Our contributions can be summarized as follows:
我们的贡献可归纳如下:
- •
We propose a GNN-based framework to capture topology-aware semantic representation by exploiting the patch-wise consistency between the input and translated output images.
·我们提出了一个基于GNN的框架,通过利用输入和翻译输出图像之间的分片一致性来捕获拓扑感知的语义表示。 - •
We suggest a method to share the adjacency matrix in order to utilize the patch-wise connection of input image as a prior knowledge for the contrastive learning.
·我们提出了一种共享邻接矩阵的方法,以便利用输入图像的分块连接作为对比学习的先验知识。 - •
To further exploit the hierarchical semantic relationship, we propose to use the graph pooling which provides a focused view for the graph.
·为了进一步利用分层语义关系,我们建议使用图池,它为图提供了一个集中的视图。 - •
Experimental results in five different datasets demonstrates the state-of-the-art performance by producing semantically meaningful graphs.

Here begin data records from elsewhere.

Context: an optimization exercise on an open-source flow, tuned for small area, a short achievable clock period and few clock cycles per item. The choices shown serve that exercise and are no tape-out recipe. At most, simulation tests tie the RTL to the original design; equivalence was not proved.

old:
## aes_block_encrypt_unit
module aes_block_encrypt_unit (
	input  logic        clk,
	input  logic        arst_n,
	input  logic        start,
	output logic        busy,
	input  logic [63:0] plaintext_high,
	input  logic [63:0] plaintext_low,
	output logic        done,
	output logic [63:0] ciphertext_high,
	output logic [63:0] ciphertext_low,
	input  logic        cfg_we,
	input  logic [2:0]  cfg_index,
	input  logic [63:0] cfg_data
);
==> module aes_block_encrypt_unit, before the edit <==
module aes_block_encrypt_unit (
	input  logic        clk,
	input  logic        arst_n,
	input  logic        start,
	output logic        busy,
	input  logic [63:0] plaintext_high,
	input  logic [63:0] plaintext_low,
	output logic        done,
	output logic [63:0] ciphertext_high,
	output logic [63:0] ciphertext_low,
	input  logic        cfg_we,
	input  logic [2:0]  cfg_index,
	input  logic [63:0] cfg_data
);
	logic [1:0] key_size_q, key_size_d;
	logic [63:0] key_part_q [0:3];
	logic [63:0] key_part_d [0:3];
	logic busy_q, done_q;
	logic [3:0] rnd_q, g_nr;
	logic [7:0] rcon_q;
	logic ph1_q, ph2_q, odd_q;
	logic [255:0] win_q, win_in, win_step;
	logic [31:0] sin_q, sin_step, sin_load;
	logic [127:0] st_q, rnd_out;
	logic accept, last, stepping, m128, m192, rot_used;
	assign g_nr = aes_pkg::key_nr(key_size_q);
	assign m128 = (key_size_q == 2'd0);
	assign m192 = (key_size_q == 2'd1);
	assign accept = start && !busy_q;
	assign last = busy_q && (rnd_q == g_nr);
	assign stepping = accept || (busy_q && !last);
	assign rot_used = m128 || (m192 ? !ph2_q : !odd_q);
	assign busy = busy_q;
	assign done = done_q;
	aes_key_expand u_kx (
		.win(win_in), .sin(sin_q), .m128(m128), .m192(m192), .ph1(ph1_q), .ph2(ph2_q),
		.odd(odd_q), .rcon(rcon_q), .step(stepping),
		.sload(sin_load),
		.wout(win_step), .sout(sin_step)
	);
	aes_round u_round (
		.state_in(st_q), .round_key(win_in[255:128]), .load_data({plaintext_high, plaintext_low}),
		.load(accept), .last(last), .state_out(rnd_out)
	);
	always_comb begin
		for (int i = 0; i < 4; i++)
			key_part_d[i] = (cfg_we && cfg_index == 3'(i + 1)) ? cfg_data : key_part_q[i];
		key_size_d = (cfg_we && cfg_index == CFG_KEY_SIZE) ? cfg_data[1:0] : key_size_q;
		case (key_size_d)
			2'd0: sin_load = key_part_d[1][31:0];
			2'd1: sin_load = key_part_d[2][31:0];
			default: sin_load = key_part_d[3][31:0];
		endcase
		sin_load = {sin_load[23:0], sin_load[31:24]};
	end
	always_ff @(posedge clk or negedge arst_n) begin
		if (!arst_n) begin
			key_size_q <= KEY_SIZE_128;
			for (int i = 0; i < 4; i++) key_part_q[i] <= '0;
			busy_q <= 1'b0;
			done_q <= 1'b0;
			rnd_q <= '0;
			rcon_q <= 8'h01;
			ph1_q <= 1'b0;
			ph2_q <= 1'b0;
			odd_q <= 1'b0;
			sin_q <= '0;
		end else begin
			key_size_q <= key_size_d;
			for (int i = 0; i < 4; i++) key_part_q[i] <= key_part_d[i];
			done_q <= last;
			if (accept) begin
				busy_q <= 1'b1;
				rnd_q <= 4'd1;
			end else if (last) begin
				busy_q <= 1'b0;
				rnd_q <= 4'd0;
			end else if (busy_q) begin
				rnd_q <= rnd_q + 4'd1;
			end
			sin_q <= sin_step;
			if (stepping) begin
				if (rot_used) rcon_q <= aes_pkg::xtime(rcon_q);
				ph1_q <= !ph1_q && !ph2_q;
				ph2_q <= ph1_q;
				odd_q <= !odd_q;
			end else begin
				rcon_q <= 8'h01;
				ph1_q <= 1'b0;
				ph2_q <= 1'b0;
				odd_q <= 1'b0;
			end
		end
	end
	assign win_in = busy_q ? win_q : {key_part_q[0], key_part_q[1], key_part_q[2], key_part_q[3]};
	always_ff @(posedge clk) begin
		st_q <= rnd_out;
		win_q <= win_step;
	end
	assign ciphertext_high = st_q[127:64];
	assign ciphertext_low = st_q[63:0];
endmodule
clock: 7.0 ns
lec_check: 0
abc_area: 1
cap_margin: 20
core_margin: 2
core_utilization: 50
place_density: 0.65
setup_slack_margin: 2.0
slew_margin: 20
standard.sh (not shown) runs the stock make flow with config.mk's settings and CLKGATE_MAP_FILE= SYNTH_SCRIPT=/design/flow/synth_recipe.tcl, a recipe that flattens the netlist after the stock synthesis.
==> flow/flow/run.sh <==
#!/bin/bash
# Layout flow: the standard flow with two changes:
# - synthesis maps with ABC's area script using "dch -f" (full choice computation) instead of
#   "dch"; the rest of synthesis, and so every register, is unchanged;
# - the buffers placement puts on every input and output port are sky130_fd_sc_hd__buf_1.
# The make output goes to standard_flow.log; each ORFS step keeps its own log under orfs/logs.
set -euo pipefail
mkdir -p scripts_mod
cp -r "$FLOW_HOME"/scripts/. scripts_mod/
sed -i 's/^dch$/dch -f/' scripts_mod/abc_area.script
bash standard.sh "SCRIPTS_DIR=$PWD/scripts_mod" "BUFFER_PORTS_ARGS=-buffer_cell sky130_fd_sc_hd__buf_1" finish > standard_flow.log 2>&1
Input-level comparison between new and old:
-- flow/design.v --
<<< old, line 287
	input  logic [63:0] cfg_data
);
	logic [1:0] key_size_q, key_size_d;
	logic [63:0] key_part_q [0:3];
	logic [63:0] key_part_d [0:3];
>>> new, line 287
	input  logic [63:0] cfg_data
);
	logic [1:0] key_size_d;
	logic m128_q, m192_q;     
	logic [63:0] key_part_q [0:3];
	logic [63:0] key_part_d [0:3];
<<< old, line 298
	logic [127:0] st_q, rnd_out;
	logic accept, last, stepping, m128, m192, rot_used;
	assign g_nr = aes_pkg::key_nr(key_size_q);
	assign m128 = (key_size_q == 2'd0);
	assign m192 = (key_size_q == 2'd1);
	assign accept = start && !busy_q;
	assign last = busy_q && (rnd_q == g_nr);
>>> new, line 299
	logic [127:0] st_q, rnd_out;
	logic accept, last, stepping, m128, m192, rot_used;
	assign m128 = m128_q;
	assign m192 = m192_q;
	assign g_nr = m128 ? 4'd10 : (m192 ? 4'd12 : 4'd14);
	assign accept = start && !busy_q;
	assign last = busy_q && (rnd_q == g_nr);
<<< old, line 320
		for (int i = 0; i < 4; i++)
			key_part_d[i] = (cfg_we && cfg_index == 3'(i + 1)) ? cfg_data : key_part_q[i];
		key_size_d = (cfg_we && cfg_index == CFG_KEY_SIZE) ? cfg_data[1:0] : key_size_q;
		case (key_size_d)
			2'd0: sin_load = key_part_d[1][31:0];
>>> new, line 321
		for (int i = 0; i < 4; i++)
			key_part_d[i] = (cfg_we && cfg_index == 3'(i + 1)) ? cfg_data : key_part_q[i];
		key_size_d = (cfg_we && cfg_index == CFG_KEY_SIZE) ? cfg_data[1:0] : {!m128_q && !m192_q, m192_q};
		case (key_size_d)
			2'd0: sin_load = key_part_d[1][31:0];
<<< old, line 330
	always_ff @(posedge clk or negedge arst_n) begin
		if (!arst_n) begin
			key_size_q <= KEY_SIZE_128;
			for (int i = 0; i < 4; i++) key_part_q[i] <= '0;
			busy_q <= 1'b0;
>>> new, line 331
	always_ff @(posedge clk or negedge arst_n) begin
		if (!arst_n) begin
			m128_q <= 1'b1;
			m192_q <= 1'b0;
			for (int i = 0; i < 4; i++) key_part_q[i] <= '0;
			busy_q <= 1'b0;
<<< old, line 341
			sin_q <= '0;
		end else begin
			key_size_q <= key_size_d;
			for (int i = 0; i < 4; i++) key_part_q[i] <= key_part_d[i];
			done_q <= last;
>>> new, line 343
			sin_q <= '0;
		end else begin
			m128_q <= (key_size_d == 2'd0);
			m192_q <= (key_size_d == 2'd1);
			for (int i = 0; i < 4; i++) key_part_q[i] <= key_part_d[i];
			done_q <= last;
Results
new ended with every stage complete and zero timing, DRC or antenna violations.
Worst hold slack deteriorates in new relative to old.
Relative to old, the routed wire length measured on new has decreased by a few percent.
new vs old: last weighted congestion value of the routability-driven placer up slightly
new vs old, placement row count went down by about 0.7%.
Comparing old and new, the higher area of the mapped netlist was measured on old.
In new, height of the die is lower than in old.
Between old and new, the flow reports first-iteration DRC count decreasing by a few percent.
Per the comparison of new with old, post-placement worst setup slack fell 100 ps, number of synthesized flops with an enable pin shows no meaningful change, area of all sequential standard cells flat, layout clock buffer count increased by about 2.4% relative to the old numbers.
met1 track demand over resource in global routing in new is 2.9 points lower than in old
Testbench counts of new, summed over its fixed seeds: cycles 30,296, blocks 2,304.
Function not checked in old: the RTL went through the layout flow alone.

[separate check: timing with driven ports]
The results above use ideal ports. As a check the final layouts listed here were re-extracted and re-timed, cells and wires unchanged. Step 1, drivers: a clkbuf_16 drives clk and a buf_2 each remaining input, both assumed. Step 2 moves the port delays by t, midway between the first and last clock arrival at a register: inputs arrive t later, outputs are due t later. That takes back most of the time a late clock gives input paths. Three values: ideal, step 1, step 2; two values: the first two.
run	t (ns)	setup WS [ns]	hold WS [ns]	latest minus earliest clock arrival (ns)	cell pins on the clock port's net
old	0.812	1.975 / 1.975 / 1.975	0.484 / 0.484 / 0.484	0.089 / 0.088	1
new	0.787	2.034 / 2.034 / 1.929	0.480 / 0.480 / 0.480	0.050 / 0.050	1
After both steps setup and hold are still met in every run listed. The setup slack of new, which loses most, moves by 0.000 ns with the drivers and by -0.105 ns with both steps.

·在五个不同数据集上的实验结果通过生成语义上有意义的图形来展示最先进的性能。
Related Works 相关作品
Patch-Wise Contrastive Learning for Images
图像的分块对比学习
In patch-level view, the image has diverse local semantics. The relational knowledge between the patches embodies the correlation between each region, and is utilized for various image generation tasks.
在块级视图中,图像具有多样的局部语义。块之间的关系知识体现了每个区域之间的相关性,并用于各种图像生成任务。